I’ve seen a lot of writing advice slung around, and I’ve had a lot of folks ask for it, too — sometimes it’s specific questions, but a lot of times it’s an aimless sort of well what the fuck do I do now feeling. Some of it spurred on by the fact that a few folks have encouraged (perhaps too vigorously) increased productivity during this time, not just in writing but in all things, as if we all magically have more time now, now less. Spoiler warning: I have less time now. Because there’s a kid at home and some of my day is devoted toward either whatever he’s doing and increased cooking and increased digital hunter-gathering as I try to find like, a black market dark web source for eggs or flour. That’s not to mention the rampant ennui bogging us all down. I know I find myself lost in the temporal river of the day, just swept away by it until I blink and it’s wait whoa 3pm already?

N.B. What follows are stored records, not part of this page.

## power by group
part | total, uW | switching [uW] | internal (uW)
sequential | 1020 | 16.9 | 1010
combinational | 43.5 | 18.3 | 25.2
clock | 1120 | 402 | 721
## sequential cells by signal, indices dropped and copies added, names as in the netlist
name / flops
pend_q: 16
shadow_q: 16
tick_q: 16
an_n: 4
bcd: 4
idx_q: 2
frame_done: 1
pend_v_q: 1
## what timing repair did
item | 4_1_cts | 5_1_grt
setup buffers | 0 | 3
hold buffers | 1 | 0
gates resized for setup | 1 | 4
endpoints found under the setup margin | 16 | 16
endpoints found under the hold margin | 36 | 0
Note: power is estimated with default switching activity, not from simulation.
$ cat src/rtl/serial_arith_pkg.sv
// Shared definitions for the serial arithmetic library: FSM state encoding
// and a sizing helper for chunk counters.
package serial_arith_pkg;

    typedef enum logic [1:0] {
        IDLE = 2'd0,
        RUN  = 2'd1,
        DONE = 2'd2
    } state_t;

    // Counter width for k chunks; never narrower than one bit.
    function automatic int cnt_width(input int k);
        int w;
        w = (k > 32'sd1) ? $clog2(k) : 32'sd1;
        return w;
    endfunction

endpackage

$ cat src/rtl/full_adder.sv
// One-bit full adder, chained by the serial adder to form a CHUNK-bit ripple slice.
module full_adder (
    input  logic a,
    input  logic b,
    input  logic cin,
    output logic sum,
    output logic cout
);

    assign sum  = a ^ b ^ cin;
    assign cout = (a & b) | (cin & (a ^ b));

endmodule

$ cat src/rtl/serial_ripple_adder.sv
// Multi-cycle ripple-carry adder: CHUNK bits per clock through a registered carry,
// operands and result exchanged over valid/ready handshakes.
module serial_ripple_adder
    import serial_arith_pkg::*;
#(
    parameter int N     = 8,
    parameter int CHUNK = 1
) (
    input  logic         clk,
    input  logic         rst,
    input  logic         in_valid,
    output logic         in_ready,
    input  logic [N-1:0] a,
    input  logic [N-1:0] b,
    input  logic         cin,
    output logic         out_valid,
    input  logic         out_ready,
    output logic [N-1:0] sum,
    output logic         cout,
    output logic         busy
);

    if ((N < 1) || (CHUNK < 1) || ((N % CHUNK) != 0)) begin : g_bad_cfg
        $error("serial_ripple_adder: CHUNK must be >= 1 and divide N");
    end

    localparam int            K        = N / CHUNK;
    localparam int            CW       = cnt_width(K);
    localparam logic [CW-1:0] CNT_LAST = CW'(K - 1);
    localparam logic [CW-1:0] CNT_ONE  = CW'(1);

    state_t         state_r;
    logic [N-1:0]   a_r;
    logic [N-1:0]   b_r;
    logic [N-1:0]   sum_r;
    logic           carry_r;
    logic           cout_r;
    logic [CW-1:0]  cnt_r;

    logic [CHUNK:0]   c_s;
    logic [CHUNK-1:0] chunk_sum_s;
    logic [N-1:0]     sum_next_s;

    // Ripple chain across the low CHUNK bits of the operand registers
    assign c_s[0] = carry_r;
    for (genvar i = 0; i < CHUNK; i++) begin : g_fa
        full_adder u_fa (
            .a    (a_r[i]),
            .b    (b_r[i]),
            .cin  (c_s[i]),
            .sum  (chunk_sum_s[i]),
            .cout (c_s[i+1])
        );
    end

    // New chunk enters at the top, so after K steps the LSB chunk sits at bit 0
    if (CHUNK == N) begin : g_sum_full
        assign sum_next_s = chunk_sum_s;
    end else begin : g_sum_shift
        assign sum_next_s = {chunk_sum_s, sum_r[N-1:CHUNK]};
    end

    // Control FSM, operand/sum shift registers, carry and chunk counter
    always_ff @(posedge clk) begin
        if (rst) begin
            state_r <= IDLE;
            a_r     <= '0;
            b_r     <= '0;
            sum_r   <= '0;
            carry_r <= 1'b0;
            cout_r  <= 1'b0;
            cnt_r   <= '0;
        end else begin
            case (state_r)
                IDLE: begin
                    if (in_valid) begin
                        a_r     <= a;
                        b_r     <= b;
                        carry_r <= cin;
                        cnt_r   <= '0;
                        state_r <= RUN;
                    end
                end
                RUN: begin
                    a_r     <= a_r >> CHUNK;
                    b_r     <= b_r >> CHUNK;
                    sum_r   <= sum_next_s;
                    carry_r <= c_s[CHUNK];
                    cnt_r   <= cnt_r + CNT_ONE;
                    if (cnt_r == CNT_LAST) begin
                        cout_r  <= c_s[CHUNK];
                        state_r <= DONE;
                    end
                end
                DONE: begin
                    if (out_ready) begin
                        state_r <= IDLE;
                    end
                end
                default: begin
                    state_r <= IDLE;
                end
            endcase
        end
    end

    // Handshake flags decode the state register only; no input reaches an output
    assign in_ready  = (state_r == IDLE);
    assign out_valid = (state_r == DONE);
    assign busy      = (state_r == RUN) || (state_r == DONE);
    assign sum       = sum_r;
    assign cout      = cout_r;

endmodule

So, what does that mean for writers?

What does that mean for me?

I’m managing.

Not in a big way. My output is cut. I don’t feel burned out, exactly, but I definitely feel like I’m proceeding more slowly, more gingerly, through the work. I have to do a lot to suppress the feelings of guilt and pressure that arise as a result — as a once-freelancer, my life was driven so keenly toward GO GO GO and DEADLINES ARE LIFELINES, that it’s hard to break that. If I’m not turning out 2,000 words a day, what the hell am I doing? Who am I? So, I’m managing, but managing comes part and parcel with the feeling that mere “managing” is equivalent to treading water, or worse, just being two nostrils above the surface of the water — rising floodwaters and I’m breathing, but barely.

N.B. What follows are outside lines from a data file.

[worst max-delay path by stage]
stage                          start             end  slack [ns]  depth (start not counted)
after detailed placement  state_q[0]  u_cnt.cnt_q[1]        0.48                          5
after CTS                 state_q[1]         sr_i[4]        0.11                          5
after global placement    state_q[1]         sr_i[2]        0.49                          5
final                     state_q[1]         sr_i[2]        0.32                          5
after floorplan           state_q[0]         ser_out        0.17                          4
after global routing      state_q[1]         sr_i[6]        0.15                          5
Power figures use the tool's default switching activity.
--- src/rtl/mem_port_arbiter.sv ---
// rtl/mem_port_arbiter.sv - two-port arbiter in front of a single-port synchronous-read memory
//
// Purpose:
//   Two requesters (port 0 = processor, port 1 = loader/debug) share one
//   single-port memory. One access is in flight at a time; requests seen
//   while busy are ignored (no queuing).
//   Sequence: IDLE -> ISSUE -> IDLE for writes (one write per 2 cycles),
//   IDLE -> ISSUE -> RDWAIT -> IDLE for reads (one read per 3 cycles).
//
// Build option:
//   MEM_PORT_ARBITER_RR_EN  defined   : contested requests alternate (round robin)
//                           undefined : port 0 always wins a contest
//
// Ports:
//   CLK, RESET               clock, synchronous active-high reset
//   req0/req1                access request per port
//   we0/we1                  1 = write, 0 = read
//   addr0/addr1 [AW]         word address per port
//   wdata0/wdata1 [DW]       write data per port
//   gnt0/gnt1                one-cycle grant pulse (the ISSUE cycle)
//   rvalid0/rvalid1          one-cycle read-data-valid pulse
//   rdata0/rdata1 [DW]       read data, held until the next read of that port
//   mem_en, mem_we           memory strobe and write enable
//   mem_addr, mem_wdata      memory address / write data
//   mem_rdata [DW]           memory read data, valid the cycle after the read strobe
//   busy                     1 whenever the FSM is not IDLE

module mem_port_arbiter #(
  parameter int AW = 12,
  parameter int DW = 16
) (
  input  logic          CLK,
  input  logic          RESET,
  input  logic          req0,
  input  logic          req1,
  input  logic          we0,
  input  logic          we1,
  input  logic [AW-1:0] addr0,
  input  logic [AW-1:0] addr1,
  input  logic [DW-1:0] wdata0,
  input  logic [DW-1:0] wdata1,
  output logic          gnt0,
  output logic          gnt1,
  output logic          rvalid0,
  output logic          rvalid1,
  output logic [DW-1:0] rdata0,
  output logic [DW-1:0] rdata1,
  output logic          mem_en,
  output logic          mem_we,
  output logic [AW-1:0] mem_addr,
  output logic [DW-1:0] mem_wdata,
  input  logic [DW-1:0] mem_rdata,
  output logic          busy
);

  typedef enum logic [1:0] {
    IDLE   = 2'd0,
    ISSUE  = 2'd1,
    RDWAIT = 2'd2
  } state_t;

  state_t        r_state;

  // Latched command of the current winner
  logic          r_cmd_we;
  logic          r_cmd_id;
  logic [AW-1:0] r_cmd_addr;
  logic [DW-1:0] r_cmd_wdata;

  // Registered outputs
  logic          r_gnt0;
  logic          r_gnt1;
  logic          r_rvalid0;
  logic          r_rvalid1;
  logic [DW-1:0] r_rdata0;
  logic [DW-1:0] r_rdata1;
  logic          r_mem_en;
  logic          r_mem_we;
  logic          r_busy;

  logic          w_any_req;
  logic          w_pick1;
  logic          w_win_we;
  logic [AW-1:0] w_win_addr;
  logic [DW-1:0] w_win_wdata;

  assign w_any_req = req0 | req1;

`ifdef MEM_PORT_ARBITER_RR_EN
  logic r_last_winner;

  // Sole requester always wins; on a contest the port that did not win
  // last time goes next.
  assign w_pick1 = req1 & (~req0 | ~r_last_winner);
`else
  // Fixed priority: port 1 only wins when port 0 is not asking.
  assign w_pick1 = req1 & ~req0;
`endif

  assign w_win_we    = w_pick1 ? we1    : we0;
  assign w_win_addr  = w_pick1 ? addr1  : addr0;
  assign w_win_wdata = w_pick1 ? wdata1 : wdata0;

  always_ff @(posedge CLK) begin
    if (RESET) begin
      r_state     <= IDLE;
      r_cmd_we    <= 1'b0;
      r_cmd_id    <= 1'b0;
      r_cmd_addr  <= '0;
      r_cmd_wdata <= '0;
      r_gnt0      <= 1'b0;
      r_gnt1      <= 1'b0;
      r_rvalid0   <= 1'b0;
      r_rvalid1   <= 1'b0;
      r_rdata0    <= '0;
      r_rdata1    <= '0;
      r_mem_en    <= 1'b0;
      r_mem_we    <= 1'b0;
      r_busy      <= 1'b0;
`ifdef MEM_PORT_ARBITER_RR_EN
      r_last_winner <= 1'b1;
`endif
    end else begin
      // Pulsed outputs default low; each state raises what it owns.
      r_gnt0    <= 1'b0;
      r_gnt1    <= 1'b0;
      r_rvalid0 <= 1'b0;
      r_rvalid1 <= 1'b0;
      r_mem_en  <= 1'b0;
      r_mem_we  <= 1'b0;

      case (r_state)
        IDLE: begin
          if (w_any_req) begin
            r_cmd_we    <= w_win_we;
            r_cmd_id    <= w_pick1;
            r_cmd_addr  <= w_win_addr;
            r_cmd_wdata <= w_win_wdata;
            // Grant and strobe are raised here so they are high during ISSUE.
            r_gnt0      <= ~w_pick1;
            r_gnt1      <= w_pick1;
            r_mem_en    <= 1'b1;
            r_mem_we    <= w_win_we;
            r_busy      <= 1'b1;
            r_state     <= ISSUE;
`ifdef MEM_PORT_ARBITER_RR_EN
            r_last_winner <= w_pick1;
`endif
          end
        end

        ISSUE: begin
          if (r_cmd_we) begin
            r_busy  <= 1'b0;
            r_state <= IDLE;
          end else begin
            r_state <= RDWAIT;
          end
        end

        RDWAIT: begin
          // mem_rdata is valid now (one cycle after the read strobe).
          if (r_cmd_id) begin
            r_rdata1  <= mem_rdata;
            r_rvalid1 <= 1'b1;
          end else begin
            r_rdata0  <= mem_rdata;
            r_rvalid0 <= 1'b1;
          end
          r_busy  <= 1'b0;
          r_state <= IDLE;
        end

        default: begin
          r_busy  <= 1'b0;
          r_state <= IDLE;
        end
      endcase
    end
  end

  assign gnt0      = r_gnt0;
  assign gnt1      = r_gnt1;
  assign rvalid0   = r_rvalid0;
  assign rvalid1   = r_rvalid1;
  assign rdata0    = r_rdata0;
  assign rdata1    = r_rdata1;
  assign mem_en    = r_mem_en;
  assign mem_we    = r_mem_we;
  // Address/data come straight from the latched command; qualified by mem_en.
  assign mem_addr  = r_cmd_addr;
  assign mem_wdata = r_cmd_wdata;
  assign busy      = r_busy;

endmodule
===== config.mk =====
export PLATFORM = sky130hd
export DESIGN_NAME = fifo_wr_arbiter
export DESIGN_NICKNAME = d
export VERILOG_FILES = /design/src/rtl/fifo_wr_arbiter.sv
export SDC_FILE = /design/constraint.sdc
export NUM_CORES = 1
export LEC_CHECK = 0
export BUFFER_PORTS_ARGS = -buffer_cell sky130_fd_sc_hd__buf_2
export CAP_MARGIN = 20
export CORE_MARGIN = 3
export CORE_UTILIZATION = 42
export CTS_CLUSTER_DIAMETER = 40
export DETAILED_ROUTE_END_ITERATION = 7
export GPL_ROUTABILITY_DRIVEN = 0
export PLACE_DENSITY = 0.79
export SETUP_SLACK_MARGIN = 0.05
export SLEW_MARGIN = 20
export SYNTH_ARGS = -nofsm -noshare
export SYNTH_HDL_FRONTEND = slang
export SYNTH_SLANG_ARGS = --single-unit

===== constraint.sdc =====
create_clock -name clk -period 1.95 [get_ports clk]
set_input_delay 0.195 -clock clk [delete_from_list [all_inputs] [get_ports clk]]
set_output_delay 0.195 -clock clk [all_outputs]
set_load 0.01 [all_outputs]

===== src/rtl/fifo_wr_arbiter.sv =====
// Round-robin arbiter sharing one fifo write port between NREQ valid/ready requesters, with bounded bursts.
// Optional per-requester beat counters (stat_clr / stat_beats) are enabled by defining FIFO_ARB_STATS_EN.
module fifo_wr_arbiter #(
  parameter int NREQ  = 4,
  parameter int WIDTH = 8,
  parameter int BURST = 4
) (
  input  logic                       clk,
  input  logic                       rst,
  input  logic [NREQ-1:0]            req_valid,
  input  logic [NREQ*WIDTH-1:0]      req_data,
  output logic [NREQ-1:0]            req_ready,
  input  logic                       fifo_full,
  output logic                       fifo_wr_en,
  output logic [WIDTH-1:0]           fifo_din,
  output logic [$clog2(NREQ)-1:0]    gnt_id,
  output logic                       busy
`ifdef FIFO_ARB_STATS_EN
  ,
  input  logic                       stat_clr,
  output logic [NREQ*16-1:0]         stat_beats
`endif
);

  localparam int IDW = $clog2(NREQ);

  typedef enum logic {S_IDLE, S_GRANT} state_t;

  state_t         state;
  logic [IDW-1:0] owner;
  logic [IDW-1:0] last;
  logic [IDW-1:0] pick;
  logic [3:0]     beats;
  logic           owner_valid;
  logic           accept;

  // Walk downward so the closest valid index after last overwrites farther ones.
  always_comb begin
    pick = last;
    for (int i = NREQ; i >= 1; i--) begin
      if (req_valid[(int'(last) + i) % NREQ]) pick = IDW'((int'(last) + i) % NREQ);
    end
  end

  assign owner_valid = req_valid[owner];
  assign accept      = (state == S_GRANT) && owner_valid && !fifo_full;
  assign fifo_wr_en  = accept;
  assign busy        = (state == S_GRANT);
  assign gnt_id      = owner;
  assign fifo_din    = (state == S_GRANT) ? req_data[int'(owner)*WIDTH +: WIDTH] : '0;

  always_comb begin
    req_ready = '0;
    if (state == S_GRANT && !fifo_full) req_ready[owner] = 1'b1;
  end

  always_ff @(posedge clk or posedge rst) begin
    if (rst) begin
      state <= S_IDLE;
      owner <= '0;
      last  <= IDW'(NREQ - 1);
      beats <= '0;
    end else begin
      case (state)
        S_IDLE: begin
          if (|req_valid) begin
            owner <= pick;
            beats <= '0;
            state <= S_GRANT;
          end
        end
        S_GRANT: begin
          // Release on a completed burst or when the owner withdraws.
          if (!owner_valid || (accept && beats == 4'(BURST - 1))) begin
            state <= S_IDLE;
            last  <= owner;
          end else if (accept) begin
            beats <= beats + 4'd1;
          end
        end
        default: state <= S_IDLE;
      endcase
    end
  end

`ifdef FIFO_ARB_STATS_EN
  for (genvar gi = 0; gi < NREQ; gi++) begin : g_stats
    logic [15:0] cnt;
    always_ff @(posedge clk or posedge rst) begin
      if (rst) begin
        cnt <= '0;
      end else if (stat_clr) begin
        cnt <= '0;
      end else if (accept && owner == IDW'(gi) && cnt != 16'hFFFF) begin
        cnt <= cnt + 16'd1;
      end
    end
    assign stat_beats[gi*16 +: 16] = cnt;
  end
`endif

endmodule

==> results_dict.tcl <==
set metrics [dict create \
    peakVddDrop_mv 0.778 \
    cts_buffer_depth 2 \
    slew_headroom_pct 64.3 \
    p_per_area_nw_per_um2 1270 \
    syn-instance-count 86 \
    grt_remaining_overflow 0 \
    drt_iter0_drc 26 \
    tritoncts "yes" \
    min_path_cells 3 \
    initial_core_util_pct 47.5 \
    crit_fanout 7 \
    firstDrtPassIters 4 \
    final_cell_mix "buf_2, nand2_1, mux4_2, and2_1" \
    setup-tns-final_ns 0 \
    ys_warn_count 0 \
    worst_setup_path_start_kind "register" \
    status "finished clean" \
    ant_nets 0 \
    fmax_mhz 567 \
    fillers 164 \
    final-setup-viol-count 0 \
    vias_per_cell 5.52 \
    min_path_type "primary input to register" \
    vias 939 \
    wl_per_cell_um 14.6 \
    cellLeakagePower_nw 0.630 \
    synth_area_um2 883 \
    multiInputGateArea_um2 619 \
    port_buffers 54 \
    synth_edf_count 0 \
    dp.cells 165 \
    grt_usage_pct 19.5 \
    fp.dieArea_um2 2690 \
    crit_type "register to output pin" \
    stdcell_count 170 \
    ioPinCount 55 \
    grt_pass1_wl_mm 4.02 \
    hold_viol 0 \
    route.detailed.drc 0 \
    numCtsBuffers 3 \
    synth_top_area_share_pct 20.4 \
    synth_cell_types 33 \
    syn2layout_area_growth_pct 39.4 \
    fp.dieH_um 51.9 \
    ys_ff_latch 9 \
    fin_crit_sh_pct 90.5 \
    drv_cap 0 \
    layout_commonest_cell "buf_2" \
    die_x_um 51.9 \
    dp_hpwl_mm 2.06 \
    seqCellArea_um2 229 \
    grt_antenna_before_repair 0 \
    grt_max_degree 18 \
    drt_wl_total_mm 2.49 \
    worst_setup_path_end_kind "output pin" \
    grt_setup_unrepaired "no" \
    h-tree-depth 1 \
    syn_area_per_cell_um2 10.3 \
    first_global_vias 919 \
    netlist_top_cells_area "mux4_2, dfrtp_1, mux2i_1" \
    path_clk_slew_ns 0.06 \
    cp.arrival_ns 1.57 \
    num_antenna_cells 0 \
    ys.flop_type "dfrtp_1" \
    yosysSeqAreaShare_pct 25.8 \
    synth_largest_area_cell "mux4_2" \
    synth_fp_nets 126 \
    drive_gt1_share_pct 53.8 \
    core_um2 1860 \
    period_needed_ns 1.76 \
    slew_violations 0 \
    clkSinkCount 9 \
    worstSkewPairLatency_ns 0.25 \
    regToRegSetupSlack_ns 0.27 \
    clock_skew_ns 0.00574 \
    rr_worst_depth 4 \
    nets 186 \
    synthArstFlopShare_pct 100 \
    root_buffer "clkbuf_4" \
    cp_data_required_time_ns 1.75 \
    worst_pin_slew_ns 0.534 \
    rows 15 \
]
## sequential cells by signal (all words and copies together), names as in the netlist
name    count
gnt_id      2
busy        1
beats       4
last        2
## critical path, stage by stage, from the launching register on
cell     delay [ns]
dfrtp_1        0.34
buf_4          0.18
mux4_2         0.49
and2_1         0.17
buf_2          0.13
## synthesized netlist by cell type (2+ instances only)
cell and n:
and2_1 8, mux4_2 8, nand2_1 8, dfrtp_1 7, a21oi_1 6, mux2i_1 6
nor2_1 6, inv_1 4, nand2b_1 3, nand3b_1 3, buf_2 2, dfstp_2 2
nand3_1 2, o21ai_0 2
## through the flow
| stage | area, um^2 | hold WS (ns) | util (%) | setup WS [ns] | total power, mW |
|---|---|---|---|---|---|
| 4_1_cts | 1230 | 0.347 | 66.2 | 0.0827 | 1.59 |
| 2_1_floorplan | 883 | 0.0215 | - | 0.295 | 1.10 |
| 6_report | 1230 | 0.349 | 66.3 | 0.185 | 1.57 |
| 5_1_grt | 1230 | 0.379 | 66.3 | 0.0966 | 1.71 |
| 3_3_place_gp | 1190 | 0.168 | 64.2 | 0.359 | 1.40 |
| 3_5_place_dp | 1190 | 0.168 | 64.2 | 0.286 | 1.44 |
## path summary, 6_finish.rpt
check	start	endpoint
worst min register to register	beats[3]	beats[3]
worst max register to register	beats[0]	last[0]
max in group asynchronous	rst	last[1]
worst max-delay path	gnt_id[0]	fifo_din[2]
worst min-delay path	req_valid[1]	busy
min in group asynchronous	rst	beats[0]
## report_power, final
part	switching [mW]	internal, mW
sequential	0.126	0.273
combinational	0.479	0.552
clock	0.0585	0.0784
total	0.664	0.903
## per-layer routing
layer	global-route usage [%]	routed length (um)	part of all wire, %
met2	37.2	1320	53
met4	5.24	5	0.20
met5	0	0	0
met1	21.7	919	37
met3	3.44	239	9.6
## repair_timing
item / in CTS / in global routing
gates resized for setup: 0 / 1
setup endpoints to repair: 0 / 9
setup buffers: 0 / 0
hold buffers: 1 / 0
hold endpoints to repair: 7 / 0
## final cells by class
type | instances | share of cell area, %
clock buffer | 4 | 2.13
inverter | 4 | 1.22
multi-input combinational | 69 | 50.3
sequential | 9 | 18.6
tap | 25 | 2.54
timing repair buffer | 59 | 25.2
## logic make-up (layout without fill, tap and decap cells)
logic type,Yosys count,count (layout),synth area share (%)
and+or+nand+nor,37,37,24.4
muxes,16,16,29.7
AOI/OAI and AO/OA,15,15,14.6
DFF,9,9,25.8
buffers and inverters,8,67,4.11
adders and majority gates,1,1,1.42
Note: power is estimated with default switching activity, not from simulation.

It isn’t that bad, and I have to remind myself of that.

Here’s where I land on all of this, or more to the point, what I try to remind myself semi-daily — this is for me, and maybe also for you, if you feel the need to borrow it.

The goal is simply to move forward.

The goal is to progress, however slowly, in a productive direction.

It is the realization that this is, now more than ever, a game of inches and not of miles.

It’s okay if you’re striding whole miles, of course. It’s great if you’re turning out five thousand words in a sitting. No shame in that — disappear into it, do what you need to do. Once I’m done editing Dust & Grim, I get to start work on a dream project — a big damn SECRET BOOK that I think I might be able to use to break into a sprint. But I’m not there now. Even this blog post has been a poke-and-peck endeavor. One sentence, then another, then a gentle slack-jawed hyuuuunngghh while I space the fuck out and lose my grip on the singular moment in favor of splaying out across all the moments. And then I’m back, and writing another sentence.

So, the advice is simply to do, to gain, to make, to write. Something, anything, as much as you can manage — write, yes, but cut the pressure, don’t let something need to be everything. Some days will be better than others, some will be worse, but the goal isn’t to force the bones to break, but to give time for muscles to knit. Time to heal, but time to walk, too. If that makes sense. Maybe it doesn’t. Am I talking words? AM I WRITING SEMPENCES AHHHHH

Ahem.

Just move forward.

Do what you can do.

Push a little, but don’t push so hard you break.

Push a little harder tomorrow, if you can. If you can’t, ease off.

Test your limits every day, but detect the warning sensors going off.

Write some words.

Put them together.

A story forms, like a wall from bricks.

And those bricks will remain for a good while, despite the time, despite the weather, and you can build on them tomorrow, whether with one brick or ten. An act of building, and in a way, an act of erosion, too — like a trickle of water licking a canyon into stone over time.